At present about half are chosen that way, meaning many candidates can win seats while representing no party. The current rules also allowed a candidate to win a place in the legislature even if representing a party that garnered too few seats as an organization to win representation.

Critics warned that Putin's reliance on central control could weaken the nation further separating those in power from their constituents.

Since taking office in 1999, Putin has constantly worked to rein in the governors. He has tossed them out of Russia's upper house of parliament, appointing seven regional envoys to monitor them.

"Today, all the power agencies that are supposed to fight terrorism are subordinated directly to the president. ... It's incomprehensible why on top of that he has to name governors," Sergei Mitrokhin, a leading member of the liberal Yabloko faction, told Russia's Ekho Moskvy radio. "It shows that the president doesn't know what to do, he's at a loss."

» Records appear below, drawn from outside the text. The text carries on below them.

--- src/rtl/ptd_pkg.sv ---
package ptd_pkg;

  typedef enum logic [2:0] {
    OP_ADD   = 3'd0,
    OP_FREE  = 3'd1,
    OP_START = 3'd2,
    OP_STOP  = 3'd3,
    OP_TICK  = 3'd4
  } op_t;

  typedef enum logic [1:0] {
    ST_FREE = 2'd0,
    ST_STOP = 2'd1,
    ST_RUN  = 2'd2
  } slot_st_t;

  typedef enum logic [1:0] {
    S_IDLE,
    S_SCAN_ADD,
    S_SCAN_TICK,
    S_END
  } ctrl_st_t;

  localparam logic [1:0] K_ACK      = 2'd0;
  localparam logic [1:0] K_DISPATCH = 2'd1;
  localparam logic [1:0] K_END      = 2'd2;

  localparam logic [1:0] C_OK      = 2'd0;
  localparam logic [1:0] C_NOSPACE = 2'd1;
  localparam logic [1:0] C_NOENTRY = 2'd2;
  localparam logic [1:0] C_NOTIMER = 2'd3;

  localparam int ID_BITS = 4;

  // Command broadcast from the controller to every cell of the row.
  typedef struct packed {
    logic               scan_add;
    logic               scan_tick;
    logic               set_free;
    logic               set_run;
    logic               set_stop;
    logic [ID_BITS-1:0] id;
  } cell_cmd_t;

endpackage

--- src/rtl/ptd_cell.sv ---
module ptd_cell
  import ptd_pkg::*;
#(
  parameter int IDX       = 0,
  parameter int TIME_BITS = 32
) (
  input  logic                 clk,
  input  logic                 rst,
  input  logic                 tok_in,
  output logic                 tok_out,
  input  cell_cmd_t            cmd,
  input  logic [TIME_BITS-1:0] now,
  input  logic [TIME_BITS-1:0] first_due,
  input  logic [TIME_BITS-1:0] period,
  input  logic                 run_init,
  output logic                 is_free,
  output logic                 hit
);

  slot_st_t             st;
  logic [TIME_BITS-1:0] due;
  logic [TIME_BITS-1:0] per;
  logic                 addressed;
  logic                 claim;
  logic                 fire;

  assign addressed = (int'(cmd.id) == IDX);
  assign is_free   = (st == ST_FREE);
  assign claim     = tok_in && cmd.scan_add && (st == ST_FREE);
  assign fire      = tok_in && cmd.scan_tick && (st == ST_RUN) && (now >= due);
  assign hit       = claim || fire;

  // The scan token moves one cell per cycle; an add token dies in the cell
  // that takes it, a tick token runs off the end of the row.
  always_ff @(posedge clk) begin
    if (rst) begin
      tok_out <= 1'b0;
    end else begin
      tok_out <= tok_in && !claim;
    end
  end

  always_ff @(posedge clk) begin
    if (rst) begin
      st <= ST_FREE;
    end else if (claim) begin
      st <= run_init ? ST_RUN : ST_STOP;
    end else if (addressed && cmd.set_free) begin
      st <= ST_FREE;
    end else if (addressed && cmd.set_run && st != ST_FREE) begin
      st <= ST_RUN;
    end else if (addressed && cmd.set_stop && st != ST_FREE) begin
      st <= ST_STOP;
    end
  end

  always_ff @(posedge clk) begin
    if (claim) begin
      due <= first_due;
      per <= period;
    end else if (fire) begin
      due <= due + per;
    end
  end

endmodule
--- src/rtl/hdte_pkg.sv ---
`timescale 1ns / 1ps

package hdte_pkg;

   // character codes
   localparam logic [7:0] CHAR_NUL   = 8'h00;
   localparam logic [7:0] CHAR_TAB   = 8'h09;
   localparam logic [7:0] CHAR_LF    = 8'h0A;
   localparam logic [7:0] CHAR_VT    = 8'h0B;
   localparam logic [7:0] CHAR_FF    = 8'h0C;
   localparam logic [7:0] CHAR_CR    = 8'h0D;
   localparam logic [7:0] CHAR_SPACE = 8'h20;

   // hex run bookkeeping
   localparam logic [5:0] DIGEST_DIGITS = 6'd32;
   localparam logic [5:0] RUN_OVER      = 6'd33;

   localparam logic [15:0] COUNT_MAX = 16'hFFFF;

   // result kinds
   localparam logic KIND_DIGEST  = 1'b0;
   localparam logic KIND_SUMMARY = 1'b1;

   // results caused by one input word: an optional digest, then an optional summary
   typedef struct packed {
      logic        has_digest;
      logic        has_summary;
      logic [63:0] digest_high;
      logic [63:0] digest_low;
      logic [15:0] digest_count;
   } item_type;

endpackage

--- src/rtl/hdte_scanner.sv ---
`timescale 1ns / 1ps

module hdte_scanner
   import hdte_pkg::*;
(
   input  logic       clock,
   input  logic       reset,
   input  logic       cfg_write,
   input  logic       cfg_mode,
   input  logic       step,
   input  logic [7:0] text_byte,
   input  logic       end_of_text,
   output item_type   item
);

   typedef enum logic [1:0] {
      PH_START = 2'd0,
      PH_HEX   = 2'd1,
      PH_SKIP  = 2'd3
   } phase_type;

   phase_type   phase_ff, phase_in;
   logic        mode_ff, mode_in;
   logic [1:0]  kp_ff, kp_in;
   logic [5:0]  run_ff, run_in;
   logic [63:0] acc_hi_ff, acc_hi_in;
   logic [63:0] acc_lo_ff, acc_lo_in;
   logic [15:0] total_ff, total_in;
   logic        stopped_ff, stopped_in;

   logic        is_hex;
   logic [3:0]  digit;
   logic        line_end;
   logic        white;
   logic        found;
   logic        is_m, is_d, is_5;
   logic [63:0] shift_hi, shift_lo;

   always_comb begin
      is_hex = 1'b1;
      digit  = 4'd0;
      if (text_byte >= 8'h30 && text_byte <= 8'h39) begin
         digit = 4'(text_byte - 8'h30);
      end else if (text_byte >= 8'h61 && text_byte <= 8'h66) begin
         digit = 4'(text_byte - 8'h57);
      end else if (text_byte >= 8'h41 && text_byte <= 8'h46) begin
         digit = 4'(text_byte - 8'h37);
      end else begin
         is_hex = 1'b0;
      end
   end

   assign line_end = (text_byte == CHAR_LF) || (text_byte == CHAR_NUL);
   assign white    = (text_byte == CHAR_TAB) || (text_byte == CHAR_LF) ||
                     (text_byte == CHAR_VT) || (text_byte == CHAR_FF) ||
                     (text_byte == CHAR_CR) || (text_byte == CHAR_SPACE);
   assign is_m     = (text_byte == 8'h6D) || (text_byte == 8'h4D);
   assign is_d     = (text_byte == 8'h64) || (text_byte == 8'h44);
   assign is_5     = (text_byte == 8'h35);
   assign shift_hi = {acc_hi_ff[59:0], acc_lo_ff[63:60]};
   assign shift_lo = {acc_lo_ff[59:0], digit};

   always_comb begin
      mode_in    = mode_ff;
      phase_in   = phase_ff;
      kp_in      = kp_ff;
      run_in     = run_ff;
      acc_hi_in  = acc_hi_ff;
      acc_lo_in  = acc_lo_ff;
      total_in   = total_ff;
      stopped_in = stopped_ff;
      found      = 1'b0;
      item       = '0;
      if (cfg_write) begin
         mode_in  = cfg_mode;
         phase_in = PH_START;
         kp_in    = 2'd0;
         run_in   = 6'd0;
      end else if (step) begin
         if (!stopped_ff) begin
            case (phase_ff)
               PH_START: begin
                  if (!mode_ff) begin
                     // leading hex run of a plain line
                     if (is_hex) begin
                        if (run_ff < DIGEST_DIGITS) begin
                           acc_hi_in = shift_hi;
                           acc_lo_in = shift_lo;
                           run_in    = run_ff + 6'd1;
                        end else begin
                           run_in = RUN_OVER;
                        end
                     end else begin
                        found    = (run_ff == DIGEST_DIGITS) && (line_end || white);
                        run_in   = 6'd0;
                        phase_in = (text_byte == CHAR_LF) ? PH_START : PH_SKIP;
                     end
                  end else begin
                     // keyword search
                     if (text_byte == CHAR_LF) begin
                        kp_in = 2'd0;
                     end else if (text_byte == CHAR_NUL) begin
                        kp_in    = 2'd0;
                        phase_in = PH_SKIP;
                     end else if (kp_ff == 2'd2 && is_5) begin
                        kp_in    = 2'd0;
                        phase_in = PH_HEX;
                        run_in   = 6'd0;
                     end else if (kp_ff == 2'd1 && is_d) begin
                        kp_in = 2'd2;
                     end else begin
                        kp_in = is_m ? 2'd1 : 2'd0;
                     end
                  end
               end
               PH_HEX: begin
                  if (is_hex) begin
                     if (run_ff < DIGEST_DIGITS) begin
                        acc_hi_in = shift_hi;
                        acc_lo_in = shift_lo;
                        run_in    = run_ff + 6'd1;
                     end else begin
                        run_in = RUN_OVER;
                     end
                  end else begin
                     found  = (run_ff == DIGEST_DIGITS) && (line_end || white);
                     run_in = 6'd0;
                     if (text_byte == CHAR_LF) begin
                        phase_in = PH_START;
                        kp_in    = 2'd0;
                     end else if (found || text_byte == CHAR_NUL) begin
                        phase_in = PH_SKIP;
                     end
                  end
               end
               default: begin
                  if (text_byte == CHAR_LF) begin
                     phase_in = PH_START;
                     kp_in    = 2'd0;
                     run_in   = 6'd0;
                  end
               end
            endcase

            // text ends inside a run: judge it as at the end of the line
            if (end_of_text && !found && !line_end && run_in == DIGEST_DIGITS &&
                (phase_in == PH_HEX || (phase_in == PH_START && !mode_ff))) begin
               found = 1'b1;
            end

            if (found) begin
               if (total_ff != COUNT_MAX) begin
                  total_in = total_ff + 16'd1;
               end
               if (!mode_ff) begin
                  stopped_in = 1'b1;
               end
            end
         end

         item.has_digest   = found;
         item.has_summary  = end_of_text;
         item.digest_high  = acc_hi_in;
         item.digest_low   = acc_lo_in;
         item.digest_count = total_in;

         if (end_of_text) begin
            phase_in   = PH_START;
            kp_in      = 2'd0;
            run_in     = 6'd0;
            acc_hi_in  = 64'd0;
            acc_lo_in  = 64'd0;
            total_in   = 16'd0;
            stopped_in = 1'b0;
         end
      end
   end

   always_ff @(posedge clock) begin
      if (reset) begin
         mode_ff    <= 1'b0;
         phase_ff   <= PH_START;
         kp_ff      <= 2'd0;
         run_ff     <= 6'd0;
         acc_hi_ff  <= 64'd0;
         acc_lo_ff  <= 64'd0;
         total_ff   <= 16'd0;
         stopped_ff <= 1'b0;
      end else begin
         mode_ff    <= mode_in;
         phase_ff   <= phase_in;
         kp_ff      <= kp_in;
         run_ff     <= run_in;
         acc_hi_ff  <= acc_hi_in;
         acc_lo_ff  <= acc_lo_in;
         total_ff   <= total_in;
         stopped_ff <= stopped_in;
      end
   end

endmodule

--- src/rtl/hex_digest_token_extractor.sv ---
`timescale 1ns / 1ps

// hex digest token extractor
// req channel: one text byte per word plus an end_of_text flag; a byte of 10
//    ends a line. csr channel: one word writes annotated_mode (0 plain digest
//    list, 1 search each line after an "md5" keyword); always ready, and a
//    write restarts the current line. write it only while the block is idle.
// rsp channel: digest words (kind 0, 128-bit packed value and running count)
//    and an end of text summary word (kind 1, final count), last marks the
//    final word caused by one byte.
// visibility: a result is on rsp in the cycle after its byte is accepted when
//    the queue ahead of it is empty, later when older words are still waiting.
// throughput: one byte per cycle while rsp_ready holds and each byte gives
//    at most one word; a byte giving a digest and a summary sends two words.
//    the rate is set by the single rsp port draining a two-entry result queue.
// stall: the queue holds two bytes' worth of results; req_ready drops only
//    when both entries are full, so a stalled receiver backs up into req.
// reset: synchronous, clears the scan state, the mode register and the queue.
module hex_digest_token_extractor
   import hdte_pkg::*;
(
   input  logic        clock,
   input  logic        reset,
   // text bytes in
   input  logic        req_valid,
   output logic        req_ready,
   input  logic [7:0]  req_text_byte,
   input  logic        req_end_of_text,
   // results out
   output logic        rsp_valid,
   input  logic        rsp_ready,
   output logic        rsp_result_kind,
   output logic [63:0] rsp_digest_high,
   output logic [63:0] rsp_digest_low,
   output logic [15:0] rsp_digest_count,
   output logic        rsp_last,
   // mode register write
   input  logic        csr_valid,
   output logic        csr_ready,
   input  logic        csr_annotated_mode
);

   logic     req_fire;
   logic     rsp_fire;
   logic     csr_fire;
   item_type item;

   // two-entry result queue, one entry per byte that gives any result
   item_type   q_ff [2];
   logic       wr_ptr_ff, wr_ptr_in;
   logic       rd_ptr_ff, rd_ptr_in;
   logic [1:0] count_ff, count_in;
   logic       digest_done_ff, digest_done_in;   // head digest already sent
   item_type   head;
   logic       show_digest;
   logic       push;
   logic       pop;

   assign csr_ready = 1'b1;
   assign csr_fire  = csr_valid & csr_ready;
   assign req_ready = (count_ff != 2'd2);
   assign req_fire  = req_valid & req_ready;

   hdte_scanner u_scanner (
      .clock       (clock),
      .reset       (reset),
      .cfg_write   (csr_fire),
      .cfg_mode    (csr_annotated_mode),
      .step        (req_fire),
      .text_byte   (req_text_byte),
      .end_of_text (req_end_of_text),
      .item        (item)
   );

   assign push = req_fire && (item.has_digest || item.has_summary);

   // head entry: digest first, then the summary if the byte ended the text
   assign head        = q_ff[rd_ptr_ff];
   assign show_digest = head.has_digest && !digest_done_ff;
   assign rsp_valid   = (count_ff != 2'd0);
   assign rsp_fire    = rsp_valid & rsp_ready;
   assign pop         = rsp_fire && (!show_digest || !head.has_summary);

   assign rsp_result_kind  = show_digest ? KIND_DIGEST : KIND_SUMMARY;
   assign rsp_digest_high  = show_digest ? head.digest_high : 64'd0;
   assign rsp_digest_low   = show_digest ? head.digest_low : 64'd0;
   assign rsp_digest_count = head.digest_count;
   assign rsp_last         = !show_digest || !head.has_summary;

   always_comb begin
      wr_ptr_in      = wr_ptr_ff;
      rd_ptr_in      = rd_ptr_ff;
      count_in       = count_ff;
      digest_done_in = digest_done_ff;
      if (push) begin
         wr_ptr_in = ~wr_ptr_ff;
      end
      if (pop) begin
         rd_ptr_in      = ~rd_ptr_ff;
         digest_done_in = 1'b0;
      end else if (rsp_fire) begin
         digest_done_in = 1'b1;
      end
      case ({push, pop})
         2'b10:   count_in = count_ff + 2'd1;
         2'b01:   count_in = count_ff - 2'd1;
         default: count_in = count_ff;
      endcase
   end

   always_ff @(posedge clock) begin
      if (reset) begin
         wr_ptr_ff      <= 1'b0;
         rd_ptr_ff      <= 1'b0;
         count_ff       <= 2'd0;
         digest_done_ff <= 1'b0;
      end else begin
         wr_ptr_ff      <= wr_ptr_in;
         rd_ptr_ff      <= rd_ptr_in;
         count_ff       <= count_in;
         digest_done_ff <= digest_done_in;
      end
   end

   // queue payload, no reset needed
   always_ff @(posedge clock) begin
      if (push) begin
         q_ff[wr_ptr_ff] <= item;
      end
   end

   // queue never holds more than its two entries
   a_count_bound: assert property (@(posedge clock) disable iff (reset)
      count_ff <= 2'd2)
      else $error("result queue count out of range");

   // a byte with results is visible on rsp in the next cycle
   a_push_visible: assert property (@(posedge clock) disable iff (reset)
      push |=> rsp_valid)
      else $error("pushed result not visible");

   // a digest that is not last is followed directly by its summary
   a_digest_then_summary: assert property (@(posedge clock) disable iff (reset)
      rsp_fire && rsp_result_kind == KIND_DIGEST && !rsp_last
      |=> rsp_valid && rsp_result_kind == KIND_SUMMARY)
      else $error("summary lost after digest");

   // a summary word is always last and carries no digest
   a_summary_shape: assert property (@(posedge clock) disable iff (reset)
      rsp_valid && rsp_result_kind == KIND_SUMMARY
      |-> rsp_last && rsp_digest_high == 64'd0 && rsp_digest_low == 64'd0)
      else $error("malformed summary word");

endmodule
--- config.mk ---
export PLATFORM = sky130hd
export DESIGN_NAME = hex_digest_token_extractor
export DESIGN_NICKNAME = d
export VERILOG_FILES = /design/src/rtl/hdte_pkg.sv /design/src/rtl/hdte_scanner.sv /design/src/rtl/hex_digest_token_extractor.sv
export SDC_FILE = /design/constraint.sdc
export NUM_CORES = 1
export LEC_CHECK = 0
export BUFFER_PORTS_ARGS = -buffer_cell sky130_fd_sc_hd__buf_2
export CAP_MARGIN = 20
export CORE_UTILIZATION = 40
export CTS_CLUSTER_SIZE = 10
export DETAILED_ROUTE_END_ITERATION = 10
export PLACE_DENSITY = 0.59
export SETUP_SLACK_MARGIN = 0.1
export SLEW_MARGIN = 40
export SYNTH_ARGS = -nofsm -noshare
export SYNTH_HDL_FRONTEND = slang
export SYNTH_SLANG_ARGS = --single-unit
--- constraint.sdc ---
create_clock -name clock -period 13.4 [get_ports clock]
set_input_delay 1.34 -clock clock [delete_from_list [all_inputs] [get_ports clock]]
set_output_delay 1.34 -clock clock [all_outputs]
set_load 0.02 [all_outputs]
==> results of run 1 <==
==> path summary, 6_finish.rpt <==
path,cells past startpoint,slack [ns],to
worst min-delay path,2,0.49,digest_done_ff$_SDFFE_PP0P_
worst max-delay path,13,7.60,q_ff[1][123]$_DFFE_PP_
worst max register to register,10,8.53,q_ff[1][123]$_DFFE_PP_
worst min register to register,2,0.49,digest_done_ff$_SDFFE_PP0P_
==> registers in the layout, indices dropped and copies added, names as in the netlist, 2 cells and up, named ones only <==
register / cells
u_scanner.run_ff: 6
u_scanner.kp_ff: 2
u_scanner.acc_lo_ff: 64
u_scanner.acc_hi_ff: 64
u_scanner.phase_ff: 2
q_ff: 292
count_ff: 2
u_scanner.total_ff: 16
==> power by group through the flow <==
| stage | Sequential [mW] | Clock, mW | Combinational (mW) |
|---|---|---|---|
| finish | 1.50 | 1.28 | 0.341 |
| global route | 1.51 | 1.37 | 0.366 |
| global placement | 1.53 | 0 | 0.341 |
| detailed placement | 1.53 | 0 | 0.346 |
| floorplan | 1.54 | 0 | 0.227 |
| CTS | 1.50 | 1.31 | 0.347 |
==> worst max-delay path: cells and delay by family <==
family	cells	cell delay, ns
AOI/OAI and AO/OA	6	1.97
buffers and inverters	5	2.01
adders and majority gates	1	0.34
and+or+nand+nor	1	0.22
==> layout make-up <==
| class | instances | area, um^2 | area share |
|---|---|---|---|
| flip-flops and latches | 454 | 12000 | 0.526 |
| multi-input cells | 1247 | 7340 | 0.321 |
| clock buffers | 93 | 1470 | 0.0641 |
| repair buffers | 187 | 1100 | 0.0482 |
| well taps | 664 | 831 | 0.0363 |
| clock inverters | 5 | 58.8 | 0.00257 |
| inverters | 14 | 57.6 | 0.00252 |
==> layer usage <==
layer  vias to the layer above  track usage  part of all wire  wire [um]
met1                      7309        0.258              0.45      22300
met2                       349        0.330              0.49      24400
met3                        80       0.0272             0.046       2290
li1                       7016            -                 -          -
met4                         0       0.0588             0.020       1010
met5                         -            0                 0          0
==> placed cells by master, fill, tap and decap left out, types with 4 or more instances in the layout <==
cell type,instances
a22oi_1,131
buf_2,161
o41ai_1,29
nand2b_1,7
dfxtp_1,161
clkbuf_16,52
nand3_1,21
o21ai_1,10
nor2b_1,4
o21ai_0,20
nor2_1,295
buf_4,15
buf_6,6
o211ai_1,11
or4_1,8
a311oi_1,7
or2_2,7
ha_1,9
a21oi_1,160
edfxtp_1,292
or3_1,14
inv_1,12
nand2_1,228
mux2_2,16
and3_1,6
a31oi_1,16
nand4_1,33
mux2i_1,132
clkbuf_1,40
nor3_1,16
nand3b_1,4
==> cells by family after synthesis <==
logic type                 Yosys count
and+or+nand+nor                    668
DFF                                454
buffers and inverters              167
other                                1
AOI/OAI and AO/OA                  416
xor gates and xnor gates             5
adders and majority gates            9
muxes                              148
==> stage by stage <==
step	cells	utilization	power [mW]	setup WS (ns)	cell area [um^2]
floorplan	1868	-	1.76	3.17	19900
global placement	2562	0.433	1.87	6.98	21200
detailed placement	2566	0.435	1.88	6.92	21300
CTS	2664	0.466	3.16	7.53	22900
global route	2664	0.466	3.24	7.27	22900
finish	2664	0.466	3.13	7.60	22900
==> flow_summary.json, run 1 <==
{
  "synthXorXnorAreaFrac": 0.00220,
  "area_growth_pct": 14.7,
  "hold_viol": 0,
  "drt-wirelength-per-cell_um": 18.8,
  "slowest_delay_ns": 0.74,
  "synthTopCellsByArea": "edfxtp_1, dfxtp_1, mux2i_1, nor2_1, a22oi_1",
  "fillers": 4597,
  "crit_fanout": 57,
  "final_max_slew_viol_count": 0,
  "core_mm2": 0.0491,
  "first_iter_violations": 1261,
  "ys_seq_area_frac": 0.602,
  "cts_buffer_depth": 3,
  "clock-sinks": 454,
  "synth_cell_types": 72,
  "ys_top_cells_by_count": "nor2_1, edfxtp_1, nand2_1",
  "hpwl_um": 29600,
  "wl_um": 50000,
  "finClkSkew_ns": 0.0135,
  "ys_ff_latch": 454,
  "port_buffers": 162,
  "synth_fp_nets": 1892,
  "worstPathRequired_ns": 13.61,
  "clock_tree.root_cell": "clkbuf_16",
  "synthArstFlopShare": 0,
  "cts_tree": "yes",
  "overflow": 0,
  "rsz0062_at_grt": "no",
  "start_util": 0.407,
  "synth_adder_area_share": 0.00565,
  "io_pins": 164,
  "crit_arrival_ns": 6.01,
  "grt_pass1_wl_um": 78200,
  "outcome": "finished, final reports clean",
  "seqPwrFrac": 0.481,
  "vias": 14754,
  "cp_slowest_cell": "buf_4",
  "max_freq_mhz": 172,
  "worst_pin_slew_ns": 0.825,
  "antenna_found_initial": 0,
  "dieArea_mm2": 0.0507,
  "via_per_inst": 5.54,
  "cp_cell_sequence": "buf_2 > inv_1 > ha_1 > o21ba_2 > o21a_4 > o21ai_2 > buf_4 > o2111ai_1 > nor4_4 > a31o_2 > o211a_4 > buf_4 > buf_4",
  "cp_common_cell": "buf_4",
  "ir_worst_vdd_uv": 89.6,
  "grt_pass1_vias": 14142,
  "synth.most_common_cell": "nor2_1",
  "yosysWarnings": 0,
  "finalCritPeriodShare": 0.433,
  "synth_compound_area_frac": 0.137,
  "ant_nets": 0,
  "worst_skew_pair.late_latency_ns": 0.59,
  "hold_ws_ns": 0.490,
  "cts_setup_buffers": 0,
  "crit_type": "primary input to register",
  "p_clk_frac": 0.410,
  "syn_inst": 1868,
  "drive_above_1_share": 0.146,
  "grt_max_degree": 95,
  "hold_path.startpoint": "digest_done_ff$_SDFFE_PP0P_",
  "netlist_area_mm2": 0.0199,
  "drc": 0,
  "internal_power_mw": 2.33,
  "synth_top_area_share": 0.440,
  "synth_mux_area_frac": 0.0753,
  "endpoint_kind": "register",
  "drv_cap": 0,
  "antenna_cells": 0,
  "synth_top_family_by_area": "simple AND/OR/NAND/NOR gates",
  "p_switching_uw": 794,
  "powerDensity_mw_per_mm2": 137,
  "grt_usage": 0.195,
  "synthFlopType": "edfxtp_1",
  "power_leakage_nw": 7.44,
  "die_w_um": 225,
  "rr_startpoint": "u_scanner.phase_ff[0]$_SDFFE_PP0P_",
  "rows": 81,
  "gp_congestion": 0.830,
  "clkTransAtPathRegs_ns": 0.06,
  "cp-startpoint": "req_text_byte[1]",
  "syn_area_per_cell_um2": 10.7,
  "max_slew_margin": 0.450,
  "synth_top_cell_by_area": "edfxtp_1",
  "combinationalPowerShare": 0.109,
  "min-delay-path-class": "register to register",
  "cts_max_level": 2,
  "setup_viol": 0,
  "fin_crit_ns": 5.80,
  "cp-start-kind": "primary input",
  "hold_buffers": 0,
  "dr.pass1.iters": 5,
  "cts_made_buffers": 52,
  "synth-edff-count": 292,
  "cts-resized-gates": 0,
  "synthSimpleGateAreaFrac": 0.145,
  "p_sw_frac": 0.254,
  "dieHeight_um": 225,
  "setup_tns_ns": 0,
  "nets": 1980
}
No activity file was read; power rests on OpenSTA's default activity.
==> inputs of run 2 (changes only) <==
- clock period: 13.4 -> 5.78 ns (I/O delays scaled with it)
==> run 2 against run 1 <==
  * Routed wire length is 0.94% higher
  * Count of clock-buffer cells in the layout unchanged
  * Register-to-register slack lost 6.5 ns
  * Cell count is essentially flat
  * Utilization is 0.16 points higher
  * Design area rose by 0.33%
  * Sequential share of layout area decreased by 0.18 points
  * Highest routed layer unchanged
  * Clock skew grew 0.0064 ns
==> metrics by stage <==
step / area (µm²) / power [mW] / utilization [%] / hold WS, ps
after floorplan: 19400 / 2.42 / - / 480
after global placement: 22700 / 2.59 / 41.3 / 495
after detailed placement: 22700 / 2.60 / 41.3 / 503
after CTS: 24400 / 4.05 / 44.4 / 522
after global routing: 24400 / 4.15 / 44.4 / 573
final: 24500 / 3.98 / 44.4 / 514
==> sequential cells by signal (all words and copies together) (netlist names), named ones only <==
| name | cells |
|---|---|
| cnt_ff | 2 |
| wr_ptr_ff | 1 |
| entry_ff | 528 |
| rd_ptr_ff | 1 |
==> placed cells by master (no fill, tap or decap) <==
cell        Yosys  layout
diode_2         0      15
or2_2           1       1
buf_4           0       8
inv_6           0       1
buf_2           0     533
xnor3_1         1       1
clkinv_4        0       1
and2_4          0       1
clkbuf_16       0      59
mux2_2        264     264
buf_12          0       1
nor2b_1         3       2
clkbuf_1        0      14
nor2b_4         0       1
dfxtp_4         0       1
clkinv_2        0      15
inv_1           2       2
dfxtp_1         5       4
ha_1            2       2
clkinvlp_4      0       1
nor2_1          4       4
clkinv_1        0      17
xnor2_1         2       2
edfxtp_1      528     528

Sergei Markov, a political analyst with close ties to the Kremlin, said the president's move against the governors could help curb corruption that has flourished in some regions.

"At the same time, it means ... a lowering of (their) general political authority and a serious lowering of political pluralism," Markov told Ekho Moskvy.

Vladimir Ryzhkov, one of the few opposition deputies in the State Duma, scorned the president's political proposals and warned that the next election would produce a Duma of "marionette party lists and (that) won't enjoy any authority."

Russians, however, feel that the elected governors and legislators are even more corrupt than Communist administrators in Soviet times. They also have traditionally clamored for a firm hand to restore order and now want action against terrorism, often telling journalists terrorist attacks would never have happened under the late dictator Stalin.

Putin also said official corruption had resulted in terrorists getting official travel and residence documents "leading to grave consequences." Putin named one of his closest confidants, Cabinet chief of staff Dmitry Kozak, to represent him in the southern district that includes the Caucasus, which he called "a key strategic region for Russia" and "a victim of terrorism and also a springboard for it."

He also proposed a new structure called the Public Chamber that he said would strengthen public oversight of the government and the actions of law enforcement agencies.

The Russian president, who in 1999 as Russia's prime minister ordered troops back into Chechnya after apartment bombings in Moscow blamed on Chechens, made the new proposals Monday to Cabinet members and security officials convened in special session.